March 27, 1998

As went oil, so went interest rates; and the slippery bond market slope steepened with news from the housing market. Oil jumped from last week's $13/bbl low to $16.83/bbl, which is not enough to ignite inflation, but was more than enough to suppress the deflationists. Bonds are barely holding below 6.00%, mortgages around 7.25%.

"Ignition" hardly describes the housing news. Existing home sales were expected to continue their already-record 4.4-million annual pace in February, and instead exploded to the 4.75-million level, an 8.7% gain. Too hot for comfort.

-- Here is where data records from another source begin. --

File: src/rtl/burst_cmd_pkg.sv
// Shared definitions for the burst command decoder.
// Assumes: operation codes are consumed by an array-access stage one
// cycle after the sampling edge.
package burst_cmd_pkg;

    localparam int OP_W = 3;

    typedef enum logic [OP_W-1:0] {
        OP_IDLE     = 3'd0,
        OP_RD_START = 3'd1,
        OP_WR_START = 3'd2,
        OP_RD_NEXT  = 3'd3,
        OP_WR_NEXT  = 3'd4,
        OP_RD_HOLD  = 3'd5,
        OP_WR_HOLD  = 3'd6
    } op_e;

    // Pick the read or write flavour of an operation pair.
    function automatic op_e pick_rw(input logic is_wr, input op_e rd, input op_e wr);
        return is_wr ? wr : rd;
    endfunction

endpackage

File: src/rtl/bcd_sleep_guard.sv
// Sleep guard: raises guard while sleep is sampled high and for
// REC_CYCLES edges after it is released.
// Assumes: sleep_req meets setup to clk (it is used as a synchronous input).
module bcd_sleep_guard #(
    parameter int REC_CYCLES = 4
) (
    input  logic clk,
    input  logic rst_n,
    input  logic sleep_req,
    output logic guard
);
    localparam int CW = $clog2(REC_CYCLES + 1);
    localparam logic [CW-1:0] REC_LOAD = CW'(REC_CYCLES);

    logic [CW-1:0] rec_cnt;

    // Recovery counter: reload while asleep, count down afterwards.
    always_ff @(posedge clk) begin
        if (!rst_n) begin
            rec_cnt <= '0;
        end else if (sleep_req) begin
            rec_cnt <= REC_LOAD;
        end else if (rec_cnt != '0) begin
            rec_cnt <= rec_cnt - 1'b1;
        end
    end

    // Guard is live in the sampling cycle itself.
    always_comb guard = sleep_req || (rec_cnt != '0);

endmodule

File: src/rtl/bcd_lane_write.sv
// Lane write decode: combines global write, byte-write enable and the
// per-lane enables into a write function and a lane mask.
// Assumes: all inputs active low.
module bcd_lane_write #(
    parameter int LANES = 4
) (
    input  logic             wr_all_n,
    input  logic             wr_en_n,
    input  logic [LANES-1:0] lane_en_n,
    output logic [LANES-1:0] lane_mask,
    output logic             write_fn
);
    logic [LANES-1:0] sel;

    genvar g;
    generate
        for (g = 0; g < LANES; g++) begin : g_lane
            // Per-lane select: global write wins, else byte enable qualified.
            always_comb sel[g] = !wr_all_n || (!wr_en_n && !lane_en_n[g]);
        end
    endgenerate

    // Write function is true when any lane is selected.
    always_comb begin
        lane_mask = sel;
        write_fn  = |sel;
    end

endmodule

File: src/rtl/bcd_start_qual.sv
// Strobe qualification: resolves strobe priority and enable sampling.
// Assumes: strobes and enables are active as named; enables are only
// meaningful when an accepted strobe is present.
module bcd_start_qual (
    input  logic strb_cpu_n,
    input  logic strb_ctl_n,
    input  logic cen_a_n,
    input  logic cen_b,
    input  logic cen_c_n,
    output logic start_go,
    output logic start_rd_only,
    output logic start_kill
);
    logic cpu_take;
    logic ctl_take;
    logic en_ok;

    // Strobe priority and enable check.
    always_comb begin
        cpu_take      = !strb_cpu_n && !cen_a_n;
        ctl_take      = !cpu_take && !strb_ctl_n;
        en_ok         = !cen_a_n && cen_b && !cen_c_n;
        start_go      = (cpu_take || ctl_take) && en_ok;
        start_kill    = (cpu_take || ctl_take) && !en_ok;
        start_rd_only = cpu_take;
    end

endmodule

File: src/rtl/burst_cmd_decoder.sv
// Burst command decoder top: classifies every sampled cycle and
// registers the operation code, lane strobes and counter pulses.
// Assumes: synchronous active-low reset; outputs valid after the edge
// that samples the inputs.
module burst_cmd_decoder
    import burst_cmd_pkg::*;
#(
    parameter int LANES      = 4,
    parameter int REC_CYCLES = 4
) (
    input  logic             clk,
    input  logic             rst_n,
    input  logic             cen_a_n,
    input  logic             cen_b,
    input  logic             cen_c_n,
    input  logic             strb_cpu_n,
    input  logic             strb_ctl_n,
    input  logic             adv_n,
    input  logic             wr_all_n,
    input  logic             wr_en_n,
    input  logic [LANES-1:0] lane_en_n,
    input  logic             sleep_req,
    output logic [OP_W-1:0]  op_code,
    output logic [LANES-1:0] lane_wr,
    output logic             ctr_load,
    output logic             ctr_step,
    output logic             dormant
);
    logic             guard_w;
    logic [LANES-1:0] mask_w;
    logic             wfn_w;
    logic             go_w, rd_only_w, kill_w;
    logic             burst_q, burst_d;
    op_e              op_d;
    logic             load_d, step_d, is_wr_d;

    bcd_sleep_guard #(.REC_CYCLES(REC_CYCLES)) i_guard (
        .clk(clk), .rst_n(rst_n), .sleep_req(sleep_req), .guard(guard_w)
    );

    bcd_lane_write #(.LANES(LANES)) i_lanes (
        .wr_all_n(wr_all_n), .wr_en_n(wr_en_n), .lane_en_n(lane_en_n),
        .lane_mask(mask_w), .write_fn(wfn_w)
    );

    bcd_start_qual i_qual (
        .strb_cpu_n(strb_cpu_n), .strb_ctl_n(strb_ctl_n),
        .cen_a_n(cen_a_n), .cen_b(cen_b), .cen_c_n(cen_c_n),
        .start_go(go_w), .start_rd_only(rd_only_w), .start_kill(kill_w)
    );

    // Next command, pulses and burst-open flag for this cycle.
    always_comb begin
        op_d    = OP_IDLE;
        load_d  = 1'b0;
        step_d  = 1'b0;
        burst_d = burst_q;
        if (guard_w) begin
            burst_d = 1'b0;
        end else if (go_w) begin
            op_d    = pick_rw(wfn_w && !rd_only_w, OP_RD_START, OP_WR_START);
            load_d  = 1'b1;
            burst_d = 1'b1;
        end else if (kill_w) begin
            burst_d = 1'b0;
        end else if (burst_q) begin
            if (!adv_n) begin
                op_d   = pick_rw(wfn_w, OP_RD_NEXT, OP_WR_NEXT);
                step_d = 1'b1;
            end else begin
                op_d   = pick_rw(wfn_w, OP_RD_HOLD, OP_WR_HOLD);
            end
        end
        is_wr_d = (op_d == OP_WR_START) || (op_d == OP_WR_NEXT) || (op_d == OP_WR_HOLD);
    end

    // Output and state registers.
    always_ff @(posedge clk) begin
        if (!rst_n) begin
            op_code  <= OP_IDLE;
            lane_wr  <= '0;
            ctr_load <= 1'b0;
            ctr_step <= 1'b0;
            dormant  <= 1'b0;
            burst_q  <= 1'b0;
        end else begin
            op_code  <= op_d;
            lane_wr  <= is_wr_d ? mask_w : '0;
            ctr_load <= load_d;
            ctr_step <= step_d;
            dormant  <= guard_w;
            burst_q  <= burst_d;
        end
    end

endmodule

File: config.mk
export PLATFORM = sky130hd
export DESIGN_NAME = burst_cmd_decoder
export DESIGN_NICKNAME = d
export VERILOG_FILES = /design/src/rtl/burst_cmd_pkg.sv /design/src/rtl/bcd_sleep_guard.sv /design/src/rtl/bcd_lane_write.sv /design/src/rtl/bcd_start_qual.sv /design/src/rtl/burst_cmd_decoder.sv
export SDC_FILE = /design/constraint.sdc
export NUM_CORES = 1
export LEC_CHECK = 0
export BUFFER_PORTS_ARGS = -buffer_cell sky130_fd_sc_hd__buf_4
export CAP_MARGIN = 10
export CORE_MARGIN = 3
export CORE_UTILIZATION = 25
export CTS_BUF_LIST = sky130_fd_sc_hd__clkbuf_2
export CTS_CLUSTER_SIZE = 24
export DETAILED_ROUTE_END_ITERATION = 10
export PLACE_DENSITY = 0.56
export SYNTH_ARGS = -nofsm -noshare
export SYNTH_HDL_FRONTEND = slang
export SYNTH_SLANG_ARGS = --single-unit
File: constraint.sdc
create_clock -name clk -period 2.6 [get_ports clk]
set_clock_uncertainty 0.1 [all_clocks]
set_input_delay 0.26 -clock clk [delete_from_list [all_inputs] [get_ports clk]]
set_output_delay 0.26 -clock clk [all_outputs]
set_load 0.01 [all_outputs]
==> qor.csv, run 1 <==
stage;metric;value;unit
run_status;status;completed;
timing;# setup viols final;0;
die;# rows;17;
power;IR drop worst, VDD;0.177;mV
synth;Netlist cell types;24;
timing;maximum achievable frequency;0.641;GHz
power;PwrDens;463;nW/um^2
timing;Period minus WS final;1.56;ns
routing;1st-pass router iterations;4;
cells_and_area;Sequential Area;280;sq um
timing;final hold vios;0;
timing;worst slew pin tran;0.417;ns
run;# Max-Cap Violations;0;
die;Die H;55.6;um
routing;WL/cell;10.3;um
worst_setup_path;crit path cell chain;inv_1 > ha_1 > ha_1 > and3b_1 > nand3_1 > a21oi_1;
cells_and_area;most frequent cells in the layout;buf_4 (24), dfxtp_1 (14), inv_1 (8), nor2_1 (7), a21oi_1 (7);
grt;first-pass GRT wire length;2.13;mm
synth;sequential area share after synthesis;45.6;%
timing;period utilization;60.0;%
placement;Final GP Congestion;0.702;
cells_and_area;Non-Filler Instances;124;
routing;vias;548;
grt;vias in the first global route;519;
cts;clk sinks;14;
synth;Synth Area per Inst;8.90;sq um
timing;setup tns final;0;ns
cts;clk slew on worst S/H paths;0.13;ns
grt;Total GRT Usage;9.02;%
cells_and_area;multi-input logic area;300;sq um
synth;Syn Inst Count;69;
placement;IO Port Bufs;24;
timing;RSZ-0062 raised after global routing;no;
cells_and_area;commonest non-fill, non-tap cell in the layout;buf_4;
worst_hold_path;Hold Crit Class;input port to flop;
power;LEAKAGE;0.386;nW
worst_setup_path;Max stage delay cell, worst path;dfxtp_1;
cts;CTS-repair resized insts;0;
die;Die ar.;3090;sq um
worst_setup_path;WP data arrival;1.67;ns
worst_setup_path;Req. time, crit path;2.71;ns
routing;DR vias/cell;4.42;
power;Power, Total;0.391;mW
grt;grt ovf;0;
placement;HPWL Detailed;1.07;mm
cts;CTS Hold Bufs;0;
cells_and_area;layout cells sized above 1;31.3;%
cts;Post-CTS Setup Repair Bufs;0;
worst_setup_path;WS Path Type;flop to flop;
die;die width;55.6;um
die;Starting Density;27.0;%
cts;Root Buffer;clkbuf_2;
worst_setup_path;Crit path top cell by count;ha_1;
cts;number of buffers created by CTS;3;
cts;worst skew pair latency;0.27;ns
grt;initial antenna violation count;0;
routing;final wirelength;1.28;mm
timing;Slew headroom;72.2;%
grt;pin count of the biggest net entering global routing;9;
routing;ANT nets after route;0;
worst_setup_path;crit path launch type;flop;
synth;syn_nets;88;
synth;Post-Syn Area;614;sq um
worst_setup_path;CP delay by family, top;adder cells;
die;IO Count;25;
cells_and_area;n_diodes;0;
routing;DRC;0;
worst_setup_path;CP Capture Type;flop;
cells_and_area;Final #Nets;116;
timing;Final Max Slew Viols;0;
synth;Ys Warns;0;
cells_and_area;Area Growth Syn to Fin;37.5;%
cts;CTS max path bufs;2;
placement;placed insts;120;
synth;#FFs+latches synth;14;
worst_setup_path;CP Buf/Inv Count;1;
routing;Initial DRC Count;9;
cts;H-tree depth;1;
worst_setup_path;worst-path fanout max;7;
die;core area;2280;sq um
cts;TritonCTS clock tree;built;
cells_and_area;fill cell count;232;
worst_setup_path;CP peak stage delay;0.34;ns
-- per-stage QoR --
| stage | hold slack, ns | utilization (%) | cell area [sq um] | worst slack [ns] |
|---|---|---|---|---|
| detailed placement | 0.334 | 36.3 | 826 | 0.966 |
| global placement | 0.335 | 36.3 | 826 | 0.984 |
| CTS | 0.0309 | 37.1 | 845 | 1.02 |
| floorplan | 0.232 | - | 614 | 1.13 |
| global route | 0.0191 | 37.1 | 845 | 0.858 |
| finish | 0.0432 | 37.1 | 845 | 1.04 |
-- final timing paths --
| path | slack [ns] | cells past startpoint | endpoint | from |
|---|---|---|---|---|
| setup reg to reg | 1.04 | 6 | lane_wr[2]$_SDFF_PN0_ | i_guard.rec_cnt[0]$_SDFFE_PP0P_ |
| setup / recovery | 1.04 | 6 | lane_wr[2]$_SDFF_PN0_ | i_guard.rec_cnt[0]$_SDFFE_PP0P_ |
| hold reg to reg | 0.42 | 2 | i_guard.rec_cnt[1]$_SDFFE_PP0P_ | i_guard.rec_cnt[1]$_SDFFE_PP0P_ |
| hold / removal | 0.04 | 2 | ctr_step$_SDFF_PP0_ | adv_n |
-- kinds of logic (layout without fill, tap and decap cells) --
logic type / Yosys count / after routing / synth area share, %
AND/OR/NAND/NOR: 21 / 21 / 18.1
adder cells (fa/ha/maj): 4 / 4 / 8.15
AO/OA/AOI/OAI: 19 / 19 / 19.6
XOR/XNOR: 1 / 1 / 1.43
flip-flops: 14 / 14 / 45.6
buffers and inverters: 9 / 36 / 5.50
multiplexers: 1 / 1 / 1.63
-- power breakdown --
group          internal, mW  switching [mW]
registers             0.221         0.00296
clock network        0.0334          0.0652
logic                0.0342          0.0345
total                 0.288           0.103
-- sequential cells by signal, summed over array words and instances (netlist names) --
signal and cells:
dormant 1, burst_q 1, lane_wr 4, ctr_load 1, ctr_step 1, op_code 3, i_guard.rec_cnt 3
-- per-layer routing --
metal / routed length [um] / track usage [%] / vias to the layer above
met5: 0 / 0 / -
met4: 14 / 6.25 / 0
met3: 110 / 3.25 / 2
met2: 603 / 14.7 / 17
met1: 552 / 9.63 / 237
li1: - / - / 292
-- worst reg2reg max path, cell delays in order (launching register included) --
cell	delay, ns
dfxtp_1	0.34
inv_1	0.06
ha_1	0.16
ha_1	0.30
and3b_1	0.32
nand3_1	0.10
a21oi_1	0.12
-- synthesized netlist by cell type --
cell        n  area, sq um
dfxtp_1    14          280
inv_1       8         30.0
a21oi_1     7         35.0
nor2_1      7         26.3
nand3_1     5         25.0
ha_1        4         50.1
o21ai_0     4         20.0
nand2_1     3         11.3
a21boi_0    2         15.0
a211o_1     1         8.76
a21o_1      1         7.51
a21oi_2     1         8.76
a41oi_1     1         8.76
and3b_1     1         8.76
clkbuf_1    1         3.75
mux2i_1     1         10.0
nand2b_1    1         6.26
nor3b_1     1         7.51
o2111ai_1   1         8.76
o211ai_1    1         7.51
or2_2       1         6.26
or4b_1      1         10.0
or4b_2      1         10.0
xor2_1      1         8.76
-- layout make-up --
cell class | count | area share [%]
multi-input cells | 46 | 35.6
clock buffers | 3 | 1.78
inverters | 8 | 3.56
repair buffers | 24 | 21.3
flip-flops and latches | 14 | 33.2
clock inverters | 1 | 0.444
well taps | 28 | 4.15
(Power assumes the default switching activity.)
==> inputs of run 2 (changes only) <==
- ABC_AREA: default -> 1
- PLACE_DENSITY: 0.56 -> 0.57
- clock period: 2.6 -> 1.2 ns (I/O delays scaled with it)
==> run 2 against run 1 <==
Net effect:
- the flow now finishes with violations (negative setup slack)
- core utilization up 9.9 points
- largest cell class unchanged
- sequential cell count unchanged
- clock power rose by 130%
- clock-buffer cell count stayed put
- critical path depth is 5 higher
- synthesized area rose by 8.1%
- final area increased by 39%
- routed wire length up 27%
==> qor.csv, run 2 <==
stage;metric;value;unit;change
placement;Placed Area;1010;sq um;+22%
power;IR drop worst, VDD;0.495;mV;+180%
power;sequential share of power;46.4;%;-11 points
timing;RSZ-0062 raised after global routing;yes;;
grt;initial antenna violation count;0;;unchanged
die;die width;57.6;um;+3.6%
worst_setup_path;crit path launch type;flop;;
worst_setup_path;Reg-to-Reg Start;i_guard.rec_cnt[0]$_SDFFE_PP0P_;;
cts;H-tree depth;1;;unchanged
worst_setup_path;Req. time, crit path;1.33;ns;-1.38 ns
run_status;violated checks;negative setup slack;;
worst_setup_path;WS Path Type;flop to flop;;
power;Pint;0.735;mW;+150%
synth;Netlist cell types;17;;-29%
cells_and_area;commonest non-fill, non-tap cell in the layout;buf_4;;
power;Logic pwr share;31.6;%;+14 points
timing;Min Hold Slack;0.0317;ns;-0.0115 ns
routing;vias;697;;+27%
cells_and_area;max reg flops;4;;unchanged
run;# Max-Cap Violations;0;;unchanged
timing;worst slew pin tran;0.236;ns;-0.181 ns
die;Die H;57.6;um;+3.6%
power;Clock power frac;22.0;%;-3.2 points
worst_hold_path;worst hold path depth;3;;+1
worst_setup_path;worst-path fanout max;4;;-3
routing;WL/cell;9.46;um;-8.4%
cells_and_area;Reg with most FFs;lane_wr;;
synth;#FFs+latches synth;14;;unchanged
grt;vias in the first global route;701;;+35%
synth;area share of the largest cell type after synthesis;42.2;%;-3.4 points
die;core area;2500;sq um;+9.8%
worst_hold_path;Hold Path Origin;sleep_req;;
synth;Post-synth top flop;dfxtp_1;;
worst_setup_path;reg2reg path depth;11;;+5
timing;maximum achievable frequency;0.659;GHz;+2.8%
placement;HPWL Detailed;1.16;mm;+8.0%
cells_and_area;layout cells sized above 1;55.6;%;+24 points
cts;TritonCTS clock tree;built;;
placement;Final GP Congestion;0.757;;+7.8%
die;# rows;18;;+1
worst_setup_path;CP Capture Type;flop;;
routing;final wirelength;1.63;mm;+27%
synth;EDFF count, synth;0;;unchanged
grt;first-pass GRT wire length;2.66;mm;+25%
timing;# setup viols final;14;;+14
timing;setup tns final;-3.30;ns;-3.30 ns
die;IO Count;25;;unchanged
grt;grt ovf;0;;unchanged
synth;asr flop ratio synth;0;%;unchanged
die;Die ar.;3310;sq um;+7.3%
worst_setup_path;Worst R2R Setup Slack;-0.32;ns;-1.36 ns
cts;number of buffers created by CTS;3;;unchanged
power;sw frac;30.1;%;+3.9 points
synth;synth top area cells;dfxtp_1 (42%), inv_1 (12%), nor2_1 (9.6%);;
synth;sequential area share after synthesis;42.2;%;-3.4 points
timing;final hold vios;0;;unchanged
timing;Period minus WS final;1.52;ns;-0.0425 ns
routing;ANT nets after route;0;;unchanged
synth;Yosys top cell by area;dfxtp_1;;
cts;clk slew on worst S/H paths;0.14;ns;about the same
synth;Syn Inst Count;93;;+35%
timing;Slew headroom;84.1;%;+12 points
worst_hold_path;WHS Endpoint;i_guard.rec_cnt[0]$_SDFFE_PP0P_;;
synth;Post-Syn Area;664;sq um;+8.1%
synth;most frequent cell after synthesis;inv_1;;
cells_and_area;most frequent cells in the layout;buf_4 (40), inv_1 (18), dfxtp_1 (12), nor2_1 (11), nand2_1 (9);;
cells_and_area;Final #Nets;162;;+40%
routing;DRC;0;;unchanged
synth;Ys Warns;0;;unchanged
run_status;status;finished, violations left;;
power;PwrDens;894;nW/um^2;+93%
synth;syn_nets;112;;+27%
timing;period utilization;126;%;+66 points
cells_and_area;final instance area;1180;sq um;+39%
timing;Final Max Slew Viols;0;;unchanged
cells_and_area;Area Growth Syn to Fin;77.0;%;
cts;clk sinks;14;;unchanged
timing;setup slack after layout;-0.317;ns;-1.36 ns
cells_and_area;biggest regs;lane_wr x4, i_guard.rec_cnt x3, op_code x3;;
synth;top cells by count, synth;inv_1 (21), nor2_1 (17), dfxtp_1 (14), nand2_1 (13);;
grt;pin count of the biggest net entering global routing;9;;unchanged
routing;1st-pass router iterations;2;;-2
worst_setup_path;reg2reg end;lane_wr[0]$_SDFF_PN0_;;
cts;worst skew pair latency;0.29;ns;+0.02 ns
worst_hold_path;Hold Crit Class;input port to flop;;
cts;Root Buffer;clkbuf_2;;
power;LEAKAGE;0.620;nW;+60%
routing;Initial DRC Count;10;;+1
placement;IO Port Bufs;24;;unchanged
synth;Synth Area per Inst;7.14;sq um;-20%
grt;Total GRT Usage;10.4;%;+1.4 points
cts;CTS max path bufs;2;;unchanged
die;Starting Density;26.6;%;-0.42 points
power;Net Switching;0.317;mW;+210%
worst_setup_path;WP data arrival;1.65;ns;-0.02 ns
routing;DR vias/cell;4.05;;-8.3%
cells_and_area;n_diodes;0;;unchanged
## run 2: timing repair
item / CTS / global route
hold buffers: 2 / 0
setup endpoints to repair: 14 / 14
hold endpoints to repair: 2 / 0
resized for setup: 8 / 18
pin swaps: 5 / 5
buffers inserted: 8 / 3
## run 2: kinds of logic (layout without fill, tap and decap cells)
group / after synthesis / after routing / share of synthesized area (%)
simple gates: 45 / 45 / 31.5
fa+ha+maj: 4 / 4 / 7.53
buf+inv: 22 / 71 / 12.4
flops: 14 / 14 / 42.2
compound gates: 8 / 8 / 6.40
## run 2: worst max-delay path by stage
| stage | start | to | cells past startpoint |
|---|---|---|---|
| after floorplan | i_guard.rec_cnt[1]$_SDFFE_PP0P_ | lane_wr[0]$_SDFF_PN0_ | 11 |
| after global placement | i_guard.rec_cnt[1]$_SDFFE_PP0P_ | lane_wr[1]$_SDFF_PN0_ | 11 |
| after detailed placement | i_guard.rec_cnt[1]$_SDFFE_PP0P_ | lane_wr[2]$_SDFF_PN0_ | 11 |
| after CTS | i_guard.rec_cnt[0]$_SDFFE_PP0P_ | lane_wr[2]$_SDFF_PN0_ | 11 |
| after global routing | i_guard.rec_cnt[0]$_SDFFE_PP0P_ | lane_wr[2]$_SDFF_PN0_ | 11 |
| final | i_guard.rec_cnt[0]$_SDFFE_PP0P_ | lane_wr[0]$_SDFF_PN0_ | 11 |
## run 2: layer usage
layer / GRT usage (%) / vias up / routed length (um)
li1: - / 375 / -
met1: 10.5 / 295 / 669
met2: 17.6 / 23 / 817
met3: 2.71 / 4 / 109
met4: 9.27 / 0 / 31
met5: 0 / - / 0
## run 2: cell type report
class	count	area, sq um
inverters	22	85.1
clock inverters	1	3.75
clock buffers	3	15.0
flip-flops and latches	14	283
repair buffers	45	354
fillers	244	1320
well taps	30	37.5
multi-input cells	57	398
## run 2: stage by stage
step	cells	total power, mW	util, %	worst slack (ns)
4_1_cts	172	1.04	44.8	-0.321
3_3_place_gp	159	0.728	40.3	-0.221
5_1_grt	172	1.11	47.0	-0.415
6_report	172	1.05	47.0	-0.317
3_5_place_dp	159	0.731	40.3	-0.277
2_1_floorplan	93	0.624	-	-0.186
## run 2: worst max-delay path: stages, from the launching register on
cell	delay, ns
dfxtp_2	0.36
inv_2	0.07
ha_4	0.14
ha_4	0.14
inv_4	0.04
nor2_4	0.12
nand2_4	0.08
nor2_4	0.10
nand2_2	0.07
nand3_2	0.09
nand2_4	0.06
nor2_1	0.09
## run 2: power groups by stage
stage | sequential (mW) | clock (mW) | combinational, mW
after CTS | 0.488 | 0.242 | 0.305
after global placement | 0.498 | 0 | 0.230
final | 0.488 | 0.231 | 0.332
after detailed placement | 0.498 | 0 | 0.233
after global routing | 0.491 | 0.260 | 0.361
after floorplan | 0.500 | 0 | 0.124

In the last four months, I've been skeptical of the magnitude of the Asian Contagion. While I continue to believe the effects here will be minor -- the economies involved so far are too small to cause much effect -- there is reason to be concerned about the big domino: Japan.

The banking problem there has been so widely reported that it's ultimate solution tends to be taken for granted here. Other than numbing repetition, the reason for complacency is the "Japan-is-rich, Japan-saves" mantra recited in all stories about Japan's troubles. Many mention the sum of Japanese personal savings -- 9.5 trillion dollars -- as the certain buffer against any economic problem there, no matter how mismanaged.

These savings are at risk, not a buffer; and their evaporative nature is at the heart of Japan's trouble.

Here's how: suppose I'm a bank, with a trillion dollars on deposit. I have invested those deposits in good deals (U.S. Treasurys, loans to Toyota) and bad deals (real estate loans, Japanese stocks). I'm a well-capitalized bank, with a net worth equal to 5% of my deposits, about $50 billion.

However, I'm a Japanese bank. My investments are not worth a trillion dollars any more: if I were forced to sell them, they are only worth $900 billion. If I were forced to liquidate, my capital would be gone, together with $50-billion worth of my depositors' money.

Today, Japan has about a trillion-dollar bad-investment problem, and that portion of its savings are imaginary. Every day that Japan flinches from real solutions, another several billion in investments go bad, and a like amount of savings evaporates.

It takes a long time for $9.5 trillion to evaporate, but as the process continues, the system is more and more exposed to an uncontrolled fire sale -- a "deflationary spiral".

Japan's problems are solvable -- just a bigger version of our S&L bailout, which took us a decade to resolve.

Meantime, news from Japan each night is a wild card in the bond and mortgage markets, and floating an interest rate has more risks than the usual economy-inflation-Fed mix.